In 2019, Wildlife Services killed: 62,002 coyotes, 24,543 beavers, 800 bobcats, 1,362 gray foxes, 1,280 red foxes, 400 black bears, 302 gray wolves, and 308 cougars. Wildlife Services targets the most vulnerable and defenseless animals by destroying dens with countless young animals inside: 35,226 prairie dog burrows, 251 coyote dens, and 96 fox dens obliterated in 2019.

Primarily at the behest of agribusiness and using taxpayer dollars, USDA’s Wildlife Services uses traps, snares, poisons, and aerial gunning to inhumanely slaughter wildlife, while simultaneously threatening public safety. Due to the indiscriminate nature of most of Wildlife Services’ lethal tools, the program almost accidentally killed a teenage boy in 2017 with a M-44 sodium cyanide bomb left baited on Idaho public lands. The boy is fortunate to be alive, but sadly had to witness his dog die from the poison to which they were both exposed. In total, 146 dogs died at the hands of Wildlife Services last year alone. The program brazenly admitted to “unintentionally” taking 16 dogs’ lives in 2019. Past public testimony indicates that the program routinely lies to underestimate their body count.

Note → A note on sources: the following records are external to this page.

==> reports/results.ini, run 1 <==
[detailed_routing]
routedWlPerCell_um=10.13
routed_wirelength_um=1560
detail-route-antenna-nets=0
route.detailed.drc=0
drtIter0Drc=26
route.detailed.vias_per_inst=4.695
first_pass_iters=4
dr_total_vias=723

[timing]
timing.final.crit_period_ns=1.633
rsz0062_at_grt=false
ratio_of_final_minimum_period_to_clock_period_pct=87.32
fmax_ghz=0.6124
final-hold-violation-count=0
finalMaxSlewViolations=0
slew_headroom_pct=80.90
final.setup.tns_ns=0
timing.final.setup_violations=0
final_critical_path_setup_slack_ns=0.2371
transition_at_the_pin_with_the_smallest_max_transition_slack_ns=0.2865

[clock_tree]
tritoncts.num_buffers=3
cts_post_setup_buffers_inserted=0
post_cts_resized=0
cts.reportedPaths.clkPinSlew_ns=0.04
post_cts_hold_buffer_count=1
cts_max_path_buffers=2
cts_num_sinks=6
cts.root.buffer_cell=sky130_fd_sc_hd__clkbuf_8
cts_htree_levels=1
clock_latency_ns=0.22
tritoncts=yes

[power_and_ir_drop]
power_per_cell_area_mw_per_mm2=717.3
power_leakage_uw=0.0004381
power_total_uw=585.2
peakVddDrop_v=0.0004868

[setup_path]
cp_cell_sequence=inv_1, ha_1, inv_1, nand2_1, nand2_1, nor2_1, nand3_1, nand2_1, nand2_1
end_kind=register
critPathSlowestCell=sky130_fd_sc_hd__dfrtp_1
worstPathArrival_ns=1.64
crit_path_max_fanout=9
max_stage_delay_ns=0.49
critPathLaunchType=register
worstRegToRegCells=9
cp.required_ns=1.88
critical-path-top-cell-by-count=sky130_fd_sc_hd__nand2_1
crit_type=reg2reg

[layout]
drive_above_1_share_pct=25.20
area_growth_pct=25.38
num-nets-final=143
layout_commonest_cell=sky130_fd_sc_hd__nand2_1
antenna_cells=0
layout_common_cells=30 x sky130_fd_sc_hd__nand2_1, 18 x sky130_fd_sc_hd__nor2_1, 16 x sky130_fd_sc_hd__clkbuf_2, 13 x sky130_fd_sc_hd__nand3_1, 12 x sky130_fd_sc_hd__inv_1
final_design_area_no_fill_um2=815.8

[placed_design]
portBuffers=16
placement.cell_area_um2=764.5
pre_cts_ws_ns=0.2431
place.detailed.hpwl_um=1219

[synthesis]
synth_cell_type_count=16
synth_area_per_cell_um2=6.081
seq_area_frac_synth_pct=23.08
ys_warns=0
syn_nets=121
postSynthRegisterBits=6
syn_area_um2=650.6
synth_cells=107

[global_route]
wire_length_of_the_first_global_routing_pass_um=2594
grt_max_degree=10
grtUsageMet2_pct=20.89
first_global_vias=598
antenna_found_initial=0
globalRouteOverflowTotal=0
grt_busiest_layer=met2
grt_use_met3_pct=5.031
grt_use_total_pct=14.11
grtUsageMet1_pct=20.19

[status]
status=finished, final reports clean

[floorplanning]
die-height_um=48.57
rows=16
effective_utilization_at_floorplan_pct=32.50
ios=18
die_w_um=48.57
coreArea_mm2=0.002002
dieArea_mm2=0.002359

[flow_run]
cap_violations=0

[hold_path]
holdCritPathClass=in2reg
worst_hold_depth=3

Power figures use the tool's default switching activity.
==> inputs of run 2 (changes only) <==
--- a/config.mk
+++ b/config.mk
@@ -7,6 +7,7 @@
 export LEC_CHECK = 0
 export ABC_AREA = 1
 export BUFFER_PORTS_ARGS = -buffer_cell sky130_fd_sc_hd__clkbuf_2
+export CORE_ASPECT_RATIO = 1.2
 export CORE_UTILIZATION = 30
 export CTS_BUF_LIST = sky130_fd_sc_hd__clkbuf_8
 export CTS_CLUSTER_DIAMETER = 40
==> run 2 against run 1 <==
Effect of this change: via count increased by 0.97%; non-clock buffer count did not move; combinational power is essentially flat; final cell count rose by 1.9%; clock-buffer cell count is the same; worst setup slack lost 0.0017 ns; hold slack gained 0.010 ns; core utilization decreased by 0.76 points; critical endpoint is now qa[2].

Wildlife Services blatantly disregards the best available science, which shows that the indiscriminate killing of wildlife only increases carnivore conflicts with livestock. In many states, the program cites decades old research and woefully outdated studies as a reason for continuing to kill native wildlife so recklessly.

“These antiquated methods, wielded recklessly, fail to meaningfully decrease conflict between native carnivores and livestock over time. Yet, despite the clear shortcomings of the ‘shoot, shovel and shut up’ philosophy, Wildlife Services’ budget was actually increased in 2019. To continue engaging in the same methods over and over again, but expect different results is the definition of insanity,” explained Bruegger.